Fashion. Okay, I’ll wait here while you check your URL to make sure you’re on the right webpage. Back? Okay. Fashion is something about which I care so little that it surprises even me that I’m addressing it. I can blame my wife, since she sent me the article. In The Guardian. Entitled “Salem style: why this is the season of the witch.” Now it all starts to add up, even if it doesn’t make sense. Witches are among my favorite topics. If I have to go through fabric swatches to get there, I will. So it seems that the fashion world has cast its eyes back on Salem this year. A number of recent, high-profile books have addressed witches, and a number of movies have backed them up. As Priya Elan points out in his article, the political situation helps too.
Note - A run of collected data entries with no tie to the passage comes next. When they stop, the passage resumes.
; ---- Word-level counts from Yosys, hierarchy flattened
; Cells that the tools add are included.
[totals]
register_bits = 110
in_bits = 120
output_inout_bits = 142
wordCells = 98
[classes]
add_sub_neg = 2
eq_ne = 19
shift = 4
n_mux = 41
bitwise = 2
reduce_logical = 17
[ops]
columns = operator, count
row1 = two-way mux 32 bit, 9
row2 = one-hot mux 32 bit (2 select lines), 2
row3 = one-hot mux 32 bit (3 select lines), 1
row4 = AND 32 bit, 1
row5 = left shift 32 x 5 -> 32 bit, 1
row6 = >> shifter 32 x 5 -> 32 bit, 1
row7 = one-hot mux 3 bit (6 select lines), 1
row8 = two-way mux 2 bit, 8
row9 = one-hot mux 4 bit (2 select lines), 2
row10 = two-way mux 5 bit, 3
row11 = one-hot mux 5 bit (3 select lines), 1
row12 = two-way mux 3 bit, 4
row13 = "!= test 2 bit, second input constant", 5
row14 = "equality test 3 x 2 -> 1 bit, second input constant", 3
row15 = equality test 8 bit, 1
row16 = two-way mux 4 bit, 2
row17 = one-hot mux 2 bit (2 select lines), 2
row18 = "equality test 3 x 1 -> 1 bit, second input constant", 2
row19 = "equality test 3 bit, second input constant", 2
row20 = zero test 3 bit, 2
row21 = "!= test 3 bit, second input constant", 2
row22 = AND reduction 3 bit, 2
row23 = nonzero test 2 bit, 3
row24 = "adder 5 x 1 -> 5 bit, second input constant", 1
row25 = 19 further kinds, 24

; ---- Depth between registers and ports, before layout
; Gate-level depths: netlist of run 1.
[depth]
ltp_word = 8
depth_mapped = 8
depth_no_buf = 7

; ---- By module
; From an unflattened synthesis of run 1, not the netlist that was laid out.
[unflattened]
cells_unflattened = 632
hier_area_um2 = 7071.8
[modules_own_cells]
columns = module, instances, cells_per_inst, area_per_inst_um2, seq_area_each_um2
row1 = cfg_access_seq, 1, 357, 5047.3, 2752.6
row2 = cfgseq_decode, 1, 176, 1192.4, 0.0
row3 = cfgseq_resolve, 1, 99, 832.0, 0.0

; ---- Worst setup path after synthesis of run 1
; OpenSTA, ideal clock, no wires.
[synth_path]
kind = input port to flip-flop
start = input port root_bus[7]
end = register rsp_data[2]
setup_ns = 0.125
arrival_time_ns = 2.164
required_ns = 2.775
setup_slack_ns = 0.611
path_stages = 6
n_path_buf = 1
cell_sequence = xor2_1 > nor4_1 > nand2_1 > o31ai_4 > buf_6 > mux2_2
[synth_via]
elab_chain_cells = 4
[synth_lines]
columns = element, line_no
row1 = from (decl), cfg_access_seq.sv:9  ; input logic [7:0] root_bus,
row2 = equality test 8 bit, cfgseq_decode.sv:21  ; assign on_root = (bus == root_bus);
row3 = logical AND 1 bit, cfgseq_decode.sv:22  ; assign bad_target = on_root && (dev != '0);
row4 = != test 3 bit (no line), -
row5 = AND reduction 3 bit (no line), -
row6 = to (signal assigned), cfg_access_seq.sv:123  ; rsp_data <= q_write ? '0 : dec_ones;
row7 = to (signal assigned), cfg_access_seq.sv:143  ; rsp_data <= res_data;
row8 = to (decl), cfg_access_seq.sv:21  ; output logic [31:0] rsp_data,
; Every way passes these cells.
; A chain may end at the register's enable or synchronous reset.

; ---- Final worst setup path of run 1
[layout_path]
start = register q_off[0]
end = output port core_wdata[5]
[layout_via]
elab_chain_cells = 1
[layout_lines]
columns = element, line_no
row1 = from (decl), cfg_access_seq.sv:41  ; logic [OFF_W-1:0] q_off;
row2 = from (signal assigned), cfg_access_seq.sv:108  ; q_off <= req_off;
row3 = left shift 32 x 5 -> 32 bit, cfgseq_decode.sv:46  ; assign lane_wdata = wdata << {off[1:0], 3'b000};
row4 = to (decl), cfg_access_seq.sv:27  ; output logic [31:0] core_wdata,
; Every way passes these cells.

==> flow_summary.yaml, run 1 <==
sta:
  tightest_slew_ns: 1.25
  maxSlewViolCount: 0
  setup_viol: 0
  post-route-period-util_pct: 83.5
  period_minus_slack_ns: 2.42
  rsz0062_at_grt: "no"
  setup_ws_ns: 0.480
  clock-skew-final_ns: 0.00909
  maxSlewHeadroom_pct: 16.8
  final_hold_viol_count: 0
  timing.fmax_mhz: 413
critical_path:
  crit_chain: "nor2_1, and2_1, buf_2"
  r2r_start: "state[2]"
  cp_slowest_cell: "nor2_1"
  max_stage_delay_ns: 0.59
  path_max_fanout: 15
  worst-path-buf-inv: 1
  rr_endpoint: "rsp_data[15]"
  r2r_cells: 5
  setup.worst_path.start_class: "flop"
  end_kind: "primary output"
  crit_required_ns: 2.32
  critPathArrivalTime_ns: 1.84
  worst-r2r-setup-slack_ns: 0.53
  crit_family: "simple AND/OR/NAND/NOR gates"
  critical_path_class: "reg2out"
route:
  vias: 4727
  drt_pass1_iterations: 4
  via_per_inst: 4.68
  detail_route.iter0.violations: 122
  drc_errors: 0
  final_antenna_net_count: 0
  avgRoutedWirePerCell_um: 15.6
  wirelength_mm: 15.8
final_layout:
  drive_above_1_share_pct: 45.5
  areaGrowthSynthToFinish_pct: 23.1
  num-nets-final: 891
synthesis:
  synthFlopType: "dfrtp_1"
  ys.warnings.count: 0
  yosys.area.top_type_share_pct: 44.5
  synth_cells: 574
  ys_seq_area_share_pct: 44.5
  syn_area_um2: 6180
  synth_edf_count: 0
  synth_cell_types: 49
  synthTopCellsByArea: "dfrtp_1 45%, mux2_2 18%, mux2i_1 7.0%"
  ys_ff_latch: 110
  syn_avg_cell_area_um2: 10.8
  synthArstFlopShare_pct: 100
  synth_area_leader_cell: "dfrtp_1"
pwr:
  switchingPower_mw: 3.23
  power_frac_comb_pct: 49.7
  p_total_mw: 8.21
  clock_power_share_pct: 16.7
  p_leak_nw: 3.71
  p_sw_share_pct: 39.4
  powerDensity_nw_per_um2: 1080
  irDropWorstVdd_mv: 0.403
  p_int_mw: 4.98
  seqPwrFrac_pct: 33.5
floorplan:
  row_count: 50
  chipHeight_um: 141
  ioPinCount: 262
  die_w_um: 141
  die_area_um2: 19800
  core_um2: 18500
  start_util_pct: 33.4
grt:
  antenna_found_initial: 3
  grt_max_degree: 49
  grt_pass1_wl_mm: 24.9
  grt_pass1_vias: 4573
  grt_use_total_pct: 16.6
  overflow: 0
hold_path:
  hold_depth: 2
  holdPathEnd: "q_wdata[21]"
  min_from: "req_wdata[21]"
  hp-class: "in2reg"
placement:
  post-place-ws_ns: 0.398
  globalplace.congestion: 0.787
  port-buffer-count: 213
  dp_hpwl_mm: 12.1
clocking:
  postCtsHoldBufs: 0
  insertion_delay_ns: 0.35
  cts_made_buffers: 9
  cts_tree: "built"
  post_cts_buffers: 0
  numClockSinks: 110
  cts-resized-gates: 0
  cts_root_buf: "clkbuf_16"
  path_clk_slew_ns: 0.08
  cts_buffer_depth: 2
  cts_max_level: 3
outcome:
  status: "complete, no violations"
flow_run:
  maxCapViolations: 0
==> src/rtl/udp_router_pkg.sv <==
package udp_router_pkg;
  typedef enum logic [1:0] {
    ROUTE_CMD   = 2'd0,
    ROUTE_DATA  = 2'd1,
    ROUTE_OTHER = 2'd2
  } route_e;

  typedef enum logic [1:0] {
    ST_COLLECT = 2'd0,
    ST_DECIDE  = 2'd1,
    ST_REPLAY  = 2'd2,
    ST_PASS    = 2'd3
  } state_e;

  localparam int ETH_HDR_BYTES  = 14;
  localparam int IP_HDR_BYTES   = 20;
  localparam int UDP_DPORT_END  = 4;
  localparam int OFS_ETYPE      = 12;
  localparam int OFS_VIHL       = ETH_HDR_BYTES;
  localparam int OFS_TLEN       = ETH_HDR_BYTES + 2;
  localparam int OFS_FRAG       = ETH_HDR_BYTES + 6;
  localparam int OFS_PROTO      = ETH_HDR_BYTES + 9;
  localparam int OFS_DPORT      = ETH_HDR_BYTES + IP_HDR_BYTES + 2;
  localparam int HDR_BYTES      = ETH_HDR_BYTES + IP_HDR_BYTES + UDP_DPORT_END;
  localparam int NUM_ROUTES     = 3;
endpackage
We’ve got a witch-hunter as the GOP candidate and, like in the good old days, being a woman is enough to qualify you as as witch in the language of elephants. Could it be that the fashion industry is making social commentary?
Why are witches so compelling? Perhaps the failure of true gender equality to take hold has spawned a backlash. Women are still paid less than men for the same work. White men line up at the white elephant sale to say how marginalized they are. How hard it is to exist in a world where you can’t even buy a slave or two any more. Unless you call them employees and then you have to pay them something. Primate society rebels against unfairness. This, pure and simple, is evolution. Biologically, we’re told, evolution has no goals. Where we are, however, is progress. We don’t live in the Dark Ages, after all. In the Dark Ages they believed in witches. Wait, what?
Our throwbacks to Salem should be telling us something. The Witch remains one of the most haunting movies of last year. In just a month the Blair Witch reboot opens in theaters. The Harry Potter series has come back from the dead. Like Rosemary opening the brown paper parcel, we realize witches are everywhere. We fear those with power over us. We call them evil and try to find legal ways to burn them at the stake. Or hang them. Or invoke the second amendment. I may not care for fashion, but I can still spot a prophecy some distance off. It doesn’t take a witch to see the future. Or perhaps it does.